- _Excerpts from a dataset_
+ + + + +

`src/updown_counter_pkg.sv`:
```
package updown_counter_pkg;

  localparam int unsigned  CNT_W       = 4;
  localparam logic [3:0]   CNT_RESET   = 4'h0;
  localparam logic [3:0]   CNT_ZERO    = 4'h0;
  localparam logic [3:0]   DEC_MAX     = 4'h9;
  localparam logic [3:0]   BIN_MAX     = 4'hF;
  localparam logic         TC_IDLE     = 1'b1;
  localparam int unsigned  SYNC_STAGES = 2;

endpackage : updown_counter_pkg

```
`src/updown_sync.sv`:
```
`timescale 1ns/1ns
// ****************************************
// Two flip-flop synchroniser per bit
// ****************************************
module updown_sync #(
  parameter int unsigned W        = 1,
  parameter logic [W-1:0] INIT    = '0
) (
  input  wire logic         clk,
  input  wire logic         rst_n,
  input  wire logic         ce,
  input  wire logic [W-1:0] din,
  output logic      [W-1:0] dout
);

  logic [W-1:0] meta_q;

  always_ff @(posedge clk or negedge rst_n) begin
    if (!rst_n) begin
      meta_q <= INIT;
      dout   <= INIT;
    end else if (ce) begin
      meta_q <= din;
      dout   <= meta_q;
    end
  end

endmodule : updown_sync

```
`src/updown_counter_bcd_binary.sv`:
```
`timescale 1ns/1ns
// ****************************************
// Four-bit up/down counter, decade or binary
// ****************************************
// Every pin is sampled on core_clk through two flops, so each pin change
// reaches the outputs three enabled edges later. Clock phases on the count
// pins must therefore last at least one core_clk cycle.
module updown_counter_bcd_binary #(
  parameter bit DECADE = 1'b1
) (
  input  wire logic       core_clk,
  input  wire logic       rst_n,
  input  wire logic       clk_en,
  input  wire logic       up_count_clock,
  input  wire logic       down_count_clock,
  input  wire logic       master_clear,
  input  wire logic       parallel_preload_n,
  input  wire logic [3:0] preset_data_inputs,
  output logic      [3:0] counter_outputs,
  output logic            carry_out_n,
  output logic            borrow_out_n
);

  // ****************************************
  // Reset release
  // ****************************************
  // Reset takes hold at once and lets go only after two clean edges
  logic [1:0] rst_sync_q;
  logic       rst_int_n;

  always_ff @(posedge core_clk or negedge rst_n) begin
    if (!rst_n) begin
      rst_sync_q <= 2'h0;
    end else begin
      rst_sync_q <= {rst_sync_q[0], 1'b1};
    end
  end

  assign rst_int_n = rst_sync_q[1];

  // ****************************************
  // Pin synchronisers
  // ****************************************
  // All pins share one two-stage synchroniser; its reset levels are the
  // idle pin levels, so no false edge or load follows reset
  logic [7:0] pins_raw;
  logic [7:0] pins_s;

  assign pins_raw = {
    up_count_clock,
    down_count_clock,
    master_clear,
    parallel_preload_n,
    preset_data_inputs
  };

  updown_sync #(
    .W    (8),
    .INIT (8'hD0)
  ) u_sync (
    .clk   (core_clk),
    .rst_n (rst_int_n),
    .ce    (clk_en),
    .din   (pins_raw),
    .dout  (pins_s)
  );

  wire       up_s      = pins_s[7];
  wire       dn_s      = pins_s[6];
  wire       clear_s   = pins_s[5];
  wire       load_n_s  = pins_s[4];
  wire [3:0] data_s    = pins_s[3:0];

  // ****************************************
  // Edge detection
  // ****************************************
  logic up_prev_q;
  logic dn_prev_q;

  // Previous levels keep tracking during clear and load, so a clock held low
  // through them still yields a rise afterwards
  always_ff @(posedge core_clk or negedge rst_int_n) begin
    if (!rst_int_n) begin
      up_prev_q <= 1'b1;
      dn_prev_q <= 1'b1;
    end else if (clk_en) begin
      up_prev_q <= up_s;
      dn_prev_q <= dn_s;
    end
  end

  wire up_rise = up_s & ~up_prev_q;
  wire dn_rise = dn_s & ~dn_prev_q;

  // ****************************************
  // Common count lines
  // ****************************************
  // A rise counts only while the other clock is high
  wire count_up   = up_rise & dn_s;
  wire count_down = dn_rise & up_s;

  // ****************************************
  // Mode decode
  // ****************************************
  // Clear beats load, load beats counting
  wire mode_clear = clear_s;
  wire mode_load  = ~clear_s & ~load_n_s;
  wire mode_count = ~clear_s & load_n_s;
  wire step_up    = mode_count & count_up;
  wire step_down  = mode_count & count_down & ~count_up;
  wire step_any   = step_up | step_down;

  // ****************************************
  // Count limits
  // ****************************************
  logic [3:0] cnt_q;
  logic [3:0] cnt_d;

  wire [3:0] cnt_max  = DECADE ? updown_counter_pkg::DEC_MAX : updown_counter_pkg::BIN_MAX;
  wire       at_max   = (cnt_q == cnt_max);
  wire       at_zero  = (cnt_q == updown_counter_pkg::CNT_ZERO);
  // Decade counts above nine step back toward the legal range
  wire       over_max = DECADE && (cnt_q > updown_counter_pkg::DEC_MAX);

  // ****************************************
  // Up path
  // ****************************************
  wire       wrap_up  = at_max | over_max;
  wire [3:0] plus_one = cnt_q + 4'h1;
  wire [3:0] inc_val  = wrap_up ? updown_counter_pkg::CNT_ZERO : plus_one;

  // ****************************************
  // Down path
  // ****************************************
  wire       wrap_down = at_zero;
  wire [3:0] minus_one = cnt_q - 4'h1;
  wire [3:0] dec_val   = wrap_down ? cnt_max : minus_one;

  // ****************************************
  // Next count selection
  // ****************************************
  wire [3:0] step_val = step_up ? inc_val : dec_val;
  wire [3:0] hold_val = step_any ? step_val : cnt_q;
  wire [3:0] load_val = mode_load ? data_s : hold_val;

  assign cnt_d = mode_clear
               ? updown_counter_pkg::CNT_RESET
               : load_val;

  // ****************************************
  // Count register
  // ****************************************
  // Every stage toggles from the one shared next value, so all bits
  // change on the same core_clk edge and nothing ripples
  logic [3:0] stage_toggle;

  genvar bit_i;

  generate
    for (bit_i = 0; bit_i < 4; bit_i++) begin : g_stage
      assign stage_toggle[bit_i] = cnt_d[bit_i] ^ cnt_q[bit_i];

      always_ff @(posedge core_clk or negedge rst_int_n) begin
        if (!rst_int_n) begin
          cnt_q[bit_i] <= updown_counter_pkg::CNT_RESET[bit_i];
        end else if (clk_en && stage_toggle[bit_i]) begin
          cnt_q[bit_i] <= ~cnt_q[bit_i];
        end
      end
    end
  endgenerate

  // ****************************************
  // Terminal detection
  // ****************************************
  // Terminal flags use the count being stored, so a load or clear ends them
  wire at_max_d  = (cnt_d == cnt_max);
  wire at_zero_d = (cnt_d == updown_counter_pkg::CNT_ZERO);

  // ****************************************
  // Clock levels
  // ****************************************
  wire up_low = ~up_s;
  wire dn_low = ~dn_s;

  // ****************************************
  // Carry and borrow
  // ****************************************
  // The outputs repeat the low phase of the count clock at terminal count
  logic carry_q;
  logic borrow_q;

  wire carry_hit  = at_max_d & up_low & mode_count;
  wire borrow_hit = at_zero_d & dn_low & mode_count;
  wire carry_d    = carry_hit
                  ? ~updown_counter_pkg::TC_IDLE
                  : updown_counter_pkg::TC_IDLE;
  wire borrow_d   = borrow_hit
                  ? ~updown_counter_pkg::TC_IDLE
                  : updown_counter_pkg::TC_IDLE;

  always_ff @(posedge core_clk or negedge rst_int_n) begin
    if (!rst_int_n) begin
      carry_q  <= updown_counter_pkg::TC_IDLE;
      borrow_q <= updown_counter_pkg::TC_IDLE;
    end else if (clk_en) begin
      carry_q  <= carry_d;
      borrow_q <= borrow_d;
    end
  end

  // ****************************************
  // Outputs
  // ****************************************
  // Carry and borrow can clock the next stage directly, at three
  // core_clk cycles of added latency per stage
  assign counter_outputs = cnt_q;
  assign carry_out_n     = carry_q;
  assign borrow_out_n    = borrow_q;

endmodule : updown_counter_bcd_binary

```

+ + + + +

- _About this exercise_
Answer with a number only: how many lines above have the word "endmodule"?

- _The completed task_
2